エアコンの暖める仕組み
雪が降るような寒い日でも、エアコンは次々と暖かい空気を吐き出してくれます。いったい、どのような仕組みなのでしょうか? 電気ストーブや石油ストーブなら、見ればすぐに仕組みがわかります。しかし、エアコンは内部を見ても、その仕組みまではわかりません。専門用語はエアコン用語集で詳しく解説していますので、1年中大活躍のエアコンのことをもう少し勉強してみましょう!

冷たい空気を暖める
エアコンの暖房運転は、部屋の冷たい空気を吸い込んで、暖かい空気を吐き出しています。

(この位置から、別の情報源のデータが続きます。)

--- config.mk ---
export PLATFORM = sky130hd
export DESIGN_NAME = outage_timer
export DESIGN_NICKNAME = d
export VERILOG_FILES = /design/src/rtl/outage_pkg.sv /design/src/rtl/outage_sync_edge.sv /design/src/rtl/outage_prescaler.sv /design/src/rtl/outage_counter.sv /design/src/rtl/outage_readout.sv /design/src/rtl/outage_timer.sv
export SDC_FILE = /design/constraint.sdc
export NUM_CORES = 1
export LEC_CHECK = 0
export BUFFER_PORTS_ARGS = -buffer_cell sky130_fd_sc_hd__buf_2
export CORE_MARGIN = 5
export CORE_UTILIZATION = 35
export CTS_CLUSTER_SIZE = 30
export DETAILED_ROUTE_END_ITERATION = 16
export SYNTH_ARGS = -nofsm -noshare
export SYNTH_HDL_FRONTEND = slang
export SYNTH_SLANG_ARGS = --single-unit
--- constraint.sdc ---
create_clock -name clk -period 4.33 [get_ports clk]
set_clock_uncertainty 0.2 [all_clocks]
set_input_delay 0.2165 -clock clk [delete_from_list [all_inputs] [get_ports clk]]
set_output_delay 0.2165 -clock clk [all_outputs]
set_load 0.1 [all_outputs]
--- src/rtl/outage_pkg.sv ---
package outage_pkg;
  localparam int unsigned COUNT_BITS_DEF = 15;
  localparam int unsigned DIV_BITS_DEF   = 10;
  localparam int unsigned SYNC_DEPTH_DEF = 2;

  typedef enum logic {
    SRC_SHIFT = 1'b0,
    SRC_OSC   = 1'b1
  } qsrc_e;
endpackage

--- src/rtl/outage_sync_edge.sv ---
module outage_sync_edge #(
  parameter int unsigned STAGES = outage_pkg::SYNC_DEPTH_DEF
) (
  input  logic clk,
  input  logic rst_n,
  input  logic din,
  output logic rise
);
  logic [STAGES:0] pipe_q;

  always_ff @(posedge clk or negedge rst_n) begin
    if (!rst_n) pipe_q <= '0;
    else        pipe_q <= {pipe_q[STAGES-1:0], din};
  end

  // Edge is taken between the last synchronizing stage and one extra flop.
  assign rise = pipe_q[STAGES-1] & ~pipe_q[STAGES];
endmodule

--- src/rtl/outage_prescaler.sv ---
module outage_prescaler #(
  parameter int unsigned DIV_W = outage_pkg::DIV_BITS_DEF
) (
  input  logic clk,
  input  logic rst_n,
  input  logic clear,
  input  logic osc_rise,
  output logic tick,
  output logic phase_msb
);
  logic [DIV_W-1:0] div_q;

  always_ff @(posedge clk or negedge rst_n) begin
    if (!rst_n)        div_q <= '0;
    else if (clear)    div_q <= '0;
    else if (osc_rise) div_q <= div_q + 1'b1;
  end

  assign tick      = osc_rise & ~clear & (&div_q);
  assign phase_msb = div_q[DIV_W-1];
endmodule

--- src/rtl/outage_counter.sv ---
module outage_counter #(
  parameter int unsigned CNT_W = outage_pkg::COUNT_BITS_DEF
) (
  input  logic             clk,
  input  logic             rst_n,
  input  logic             clear,
  input  logic             enable,
  input  logic             tick,
  output logic [CNT_W-1:0] count
);
  always_ff @(posedge clk or negedge rst_n) begin
    if (!rst_n)                          count <= '0;
    else if (clear)                      count <= '0;
    else if (enable && tick && !(&count)) count <= count + 1'b1;
  end
endmodule

--- src/rtl/outage_readout.sv ---
module outage_readout #(
  parameter int unsigned CNT_W = outage_pkg::COUNT_BITS_DEF,
  localparam int unsigned BC_W = $clog2(CNT_W + 1)
) (
  input  logic             clk,
  input  logic             rst_n,
  input  logic             load,
  input  logic [CNT_W-1:0] load_val,
  input  logic             shift,
  input  logic             osc_in,
  output logic             q_out,
  output logic [CNT_W-1:0] shreg,
  output logic [BC_W-1:0]  bit_cnt
);
  import outage_pkg::*;

  localparam logic [BC_W-1:0] LAST = BC_W'(CNT_W);

  qsrc_e src;

  always_ff @(posedge clk or negedge rst_n) begin
    if (!rst_n) begin
      shreg   <= '0;
      bit_cnt <= '0;
    end else if (load) begin
      shreg   <= load_val;
      bit_cnt <= '0;
    end else if (shift && bit_cnt != LAST) begin
      shreg   <= {shreg[CNT_W-2:0], 1'b0};
      bit_cnt <= bit_cnt + 1'b1;
    end
  end

  assign src   = (bit_cnt == LAST) ? SRC_OSC : SRC_SHIFT;
  assign q_out = (src == SRC_OSC) ? osc_in : shreg[CNT_W-1];
endmodule

--- src/rtl/outage_timer.sv ---
module outage_timer #(
  parameter int unsigned CNT_W       = outage_pkg::COUNT_BITS_DEF,
  parameter int unsigned DIV_W       = outage_pkg::DIV_BITS_DEF,
  parameter int unsigned SYNC_STAGES = outage_pkg::SYNC_DEPTH_DEF
) (
  input  logic clk,
  input  logic rst_n,
  input  logic cut_off,
  input  logic osc_in,
  input  logic host_sclk,
  output logic q_out,
  output logic tick_out
);
  localparam int unsigned BC_W = $clog2(CNT_W + 1);

  logic             cut_q;
  logic             start, stop;
  logic             host_gated;
  logic             osc_rise, host_rise;
  logic             tick, phase_msb;
  logic [CNT_W-1:0] count;
  logic [CNT_W-1:0] shreg;
  logic [BC_W-1:0]  bit_cnt;

  always_ff @(posedge clk or negedge rst_n) begin
    if (!rst_n) cut_q <= 1'b0;
    else        cut_q <= cut_off;
  end

  assign start      = cut_off & ~cut_q;
  assign stop       = ~cut_off & cut_q;
  assign host_gated = host_sclk & ~cut_off;

  outage_sync_edge #(.STAGES(SYNC_STAGES)) u_osc_sync (
    .clk(clk), .rst_n(rst_n), .din(osc_in), .rise(osc_rise)
  );

  outage_sync_edge #(.STAGES(SYNC_STAGES)) u_host_sync (
    .clk(clk), .rst_n(rst_n), .din(host_gated), .rise(host_rise)
  );

  outage_prescaler #(.DIV_W(DIV_W)) u_presc (
    .clk(clk), .rst_n(rst_n), .clear(start), .osc_rise(osc_rise),
    .tick(tick), .phase_msb(phase_msb)
  );

  outage_counter #(.CNT_W(CNT_W)) u_count (
    .clk(clk), .rst_n(rst_n), .clear(start), .enable(cut_off),
    .tick(tick), .count(count)
  );

  outage_readout #(.CNT_W(CNT_W)) u_read (
    .clk(clk), .rst_n(rst_n), .load(stop), .load_val(count),
    .shift(host_rise), .osc_in(osc_in), .q_out(q_out),
    .shreg(shreg), .bit_cnt(bit_cnt)
  );

  assign tick_out = phase_msb & ~cut_off;
endmodule

==> flow_summary.json, run 1 <==
{
  "run_status": "completed",
  "insertion_delay_ps": 300,
  "worst_path_max_delay_cell": "nor4_2",
  "first_iter_violations": 137,
  "synth-edff-count": 0,
  "core-area_um2": 6830,
  "reg2reg_to": "u_count.count[3]",
  "min_to": "u_host_sync.pipe_q[1]",
  "hp-class": "register to register",
  "cp-start-kind": "register",
  "start_util": 0.360,
  "vias_per_cell": 5.15,
  "root_buffer": "clkbuf_8",
  "die_w_um": 93.8,
  "reg2regPathDepth": 5,
  "ys_ff_latch": 51,
  "period_share": 0.564,
  "p_leak_nw": 1.25,
  "rows": 30,
  "end_kind": "register",
  "vias": 1773,
  "wl_per_cell_um": 13.7,
  "p_per_area_nw_per_um2": 325,
  "io-pin-count": 7,
  "reg2reg_from": "u_count.count[0]",
  "crit_buf_inv": 0,
  "synthCells": 238,
  "crit_chain": "ha_1 -> nand2_1 -> nor4_2 -> nor2_1 -> a221o_1",
  "gp_congestion": 0.919,
  "avgSynthCellArea_um2": 10.3,
  "die-area_um2": 8810,
  "synth_cell_types": 40,
  "antenna_found_initial": 0,
  "ir_drop_v": 0.000162,
  "cts_buffers": 5,
  "drv_cap": 0,
  "antenna_left": 0,
  "dominantRegCellSynth": "dfrtp_1",
  "syn_area_um2": 2460,
  "period_needed_ps": 2440,
  "crit_type": "register to register",
  "final.setup.tns_ps": 0,
  "globalRoute.totalOverflow": 0,
  "grt_pass1_vias": 1739,
  "drive_gt1_frac": 0.105,
  "final_area_um2": 2750,
  "grt_max_degree": 52,
  "cts_tree": "done",
  "ys_warn_count": 0,
  "die_height_um": 93.8,
  "drt-pass1-iter-count": 4,
  "clkTransAtPathRegs_ps": 90,
  "grt_pass1_wl_um": 8220,
  "clockBufferDepth": 2,
  "post-route-util": 0.402,
  "postCtsSetupRepairBufs": 0,
  "syn2layout_area_growth_pct": 11.6,
  "io_buffers": 6,
  "dpl_cell_area_um2": 2590,
  "setup_violations": 0,
  "postRouteWirelength_um": 4720,
  "synthesis.nets": 246,
  "cts.repair.resized": 0,
  "arrival_ps": 2420,
  "critical-path-top-delay-family": "simple AND/OR/NAND/NOR gates",
  "critPathMaxFanout": 9,
  "fin_total_pwr_mw": 0.892,
  "worstHoldPathCells": 0,
  "synth.yosys.seq_area_share": 0.519,
  "slowest_delay_ps": 680,
  "final_nets": 255,
  "cts.sink_count": 51,
  "maxSlewViolCount": 0,
  "grt_setup_unrepaired": "false",
  "min-delay-start": "u_host_sync.pipe_q[0]",
  "hold_slack_ps": 146,
  "worst_slew_pin_slew_ps": 1130,
  "htree_levels": 2,
  "rrSetupSlack_ps": 1890,
  "dpl.hpwl_um": 3210,
  "cp.required_ps": 4310,
  "grt_use_total": 0.115,
  "num_antenna_cells": 0,
  "fmax_mhz": 409,
  "finalHoldViolCount": 0,
  "drc": 0,
  "maxSlewHeadroom": 0.246,
  "synthArstFlopShare": 1.00
}
[placed cells by master, fill, tap and decap left out, types with 2 or more instances in the layout]
master,count
nand3_1,13
a221o_1,4
xnor2_1,6
nand2_1,28
nor2b_1,5
o31ai_1,2
nand4_1,7
dfrtp_1,51
o21ai_0,18
o41ai_1,2
inv_1,4
and3_1,4
dlygate4sd3_1,4
mux2_2,2
nor4_2,2
or4_1,5
and4_1,3
mux2i_1,15
buf_4,2
ha_1,3
a21oi_1,5
nor4_1,3
clkbuf_8,6
buf_2,6
nor3_1,8
xor2_1,6
nor2_1,16
[synthesized netlist by cell type, drive strengths merged (2+ instances only)]
cell | number | area share
o41ai | 2 | 0.0071
mux2 | 2 | 0.0092
ha | 3 | 0.015
nor2 | 16 | 0.024
o21ai | 18 | 0.037
xnor2 | 6 | 0.021
nand3 | 13 | 0.026
mux2i | 15 | 0.061
nand4 | 7 | 0.018
dfrtp | 51 | 0.52
a21oi | 6 | 0.014
nor2b | 6 | 0.015
inv | 4 | 0.0061
clkbuf | 8 | 0.012
a221o | 4 | 0.016
xor2 | 6 | 0.021
and3 | 4 | 0.010
buf | 2 | 0.0041
o31ai | 2 | 0.0061
and4 | 3 | 0.011
nand2 | 28 | 0.043
nor4 | 5 | 0.018
or4 | 6 | 0.020
nor3 | 8 | 0.016
[sequential cells by signal, indices dropped and copies added, names as in the netlist]
register,count
cut_q,1
u_count.count,15
u_host_sync.pipe_q,3
u_osc_sync.pipe_q,3
u_presc.div_q,10
u_read.bit_cnt,4
u_read.shreg,15
[stage by stage]
stage / worst slack (ps) / instances
floorplan: 2200 / 238
global placement: 1950 / 332
finish: 1890 / 344
CTS: 1890 / 344
detailed placement: 1900 / 332
global route: 1730 / 344
File: src/rtl/cfgsel_pkg.sv
package cfgsel_pkg;

  typedef enum logic [1:0] {
    OVR_NONE  = 2'd0,
    OVR_TAKE  = 2'd1,
    OVR_DROP  = 2'd2
  } ovr_act_e;

  // Classify a strobed code against the number of stored registers.
  function automatic ovr_act_e classify(input logic valid, input int unsigned code,
                                        input int unsigned nreg);
    if (!valid)                return OVR_NONE;
    else if (code <= nreg)     return OVR_TAKE;
    else if (code == nreg + 1) return OVR_DROP;
    else                       return OVR_NONE;
  endfunction

endpackage

File: src/rtl/cfgsel_ovr_ctrl.sv
module cfgsel_ovr_ctrl #(
  parameter int NREG   = 4,
  parameter int CODE_W = $clog2(NREG + 2)
) (
  input  logic              clk,
  input  logic              rst_n,
  input  logic              valid_i,
  input  logic [CODE_W-1:0] code_i,
  output logic              active_q_o,
  output logic              eff_active_o,
  output logic [CODE_W-1:0] eff_code_o
);
  import cfgsel_pkg::*;

  ovr_act_e          act;
  logic              active_q;
  logic [CODE_W-1:0] code_q;

  always_comb begin
    act = classify(valid_i, int'(code_i), NREG);
    unique case (act)
      OVR_TAKE: begin
        eff_active_o = 1'b1;
        eff_code_o   = code_i;
      end
      OVR_DROP: begin
        eff_active_o = 1'b0;
        eff_code_o   = code_q;
      end
      default: begin
        eff_active_o = active_q;
        eff_code_o   = code_q;
      end
    endcase
  end

  always_ff @(posedge clk or negedge rst_n) begin
    if (!rst_n) begin
      active_q <= 1'b0;
      code_q   <= '0;
    end else begin
      active_q <= eff_active_o;
      code_q   <= eff_code_o;
    end
  end

  assign active_q_o = active_q;

endmodule

File: src/rtl/cfgsel_src_mux.sv
module cfgsel_src_mux #(
  parameter int WIDTH  = 6,
  parameter int NREG   = 4,
  parameter int CODE_W = $clog2(NREG + 2)
) (
  input  logic [NREG*WIDTH-1:0] regs_i,
  input  logic [WIDTH-1:0]      pins_i,
  input  logic [1:0]            sel_i,
  input  logic                  eff_active_i,
  input  logic [CODE_W-1:0]     eff_code_i,
  output logic [WIDTH-1:0]      data_o,
  output logic                  side_cand_o
);
  localparam int NSRC = NREG + 1;
  localparam int MSB  = WIDTH - 1;

  logic [WIDTH-1:0]  src [NSRC];
  logic [CODE_W-1:0] pin_idx;
  logic [CODE_W-1:0] idx;

  for (genvar g = 0; g < NREG; g++) begin : g_unpack
    assign src[g] = regs_i[g*WIDTH +: WIDTH];
  end
  assign src[NREG] = pins_i;

  always_comb begin
    unique case (sel_i)
      2'b00:   pin_idx = CODE_W'(0);
      2'b10:   pin_idx = CODE_W'(1);
      2'b01:   pin_idx = CODE_W'(2);
      default: pin_idx = CODE_W'(NREG);
    endcase
  end

  assign idx = eff_active_i ? eff_code_i : pin_idx;

  always_comb begin
    data_o = '0;
    for (int k = 0; k < NSRC; k++) begin
      if (idx == CODE_W'(k)) data_o = src[k];
    end
  end

  always_comb begin
    if (eff_active_i && eff_code_i == CODE_W'(0))      side_cand_o = src[0][MSB];
    else if (eff_active_i && eff_code_i == CODE_W'(1)) side_cand_o = src[1][MSB];
    else if (sel_i[1])                                 side_cand_o = src[1][MSB];
    else                                               side_cand_o = src[0][MSB];
  end

endmodule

内部に熱交換器という熱を持っている部品があって、そこで空気を暖めるという仕組みです。では、その部品はどのように暖められているのでしょうか?
熱を運んでくる冷媒
電気ストーブは、電熱線に電気を流すことで熱を生み出していますが、エアコンではまったく違う方法が採られています。実は、熱交換器の中には冷媒と呼ばれる液体(気体)が循環していて、その冷媒が外から熱を持ってきているのです。この冷媒は、冷房運転で使われるものと同じで、エアコンが1台2役である秘密がここにあります。
圧縮することで作られる熱
部屋より外の方が気温が低いのに、なぜ冷媒は熱を持つことができるのでしょうか? そのカラクリは「圧縮」にあります。物質は圧力をかけると、熱を持つ(まわりの熱を奪う)性質があります。たとえ、外の空気が冷たくても、冷媒を暖めることができるのです。
圧縮と膨張の繰り返し
部屋の空気を暖めた冷媒は、その後どうなるのでしょうか? 冷媒は圧縮されていますので、そのままでは、再び圧縮して熱を持たせることはできません。そこで、いったん膨張させて温度を下げます。冷たくなった冷媒は、外気から熱をもらい、そして再び圧縮をかけられて高温になります。この繰り返しで、部屋が暖まるというわけです。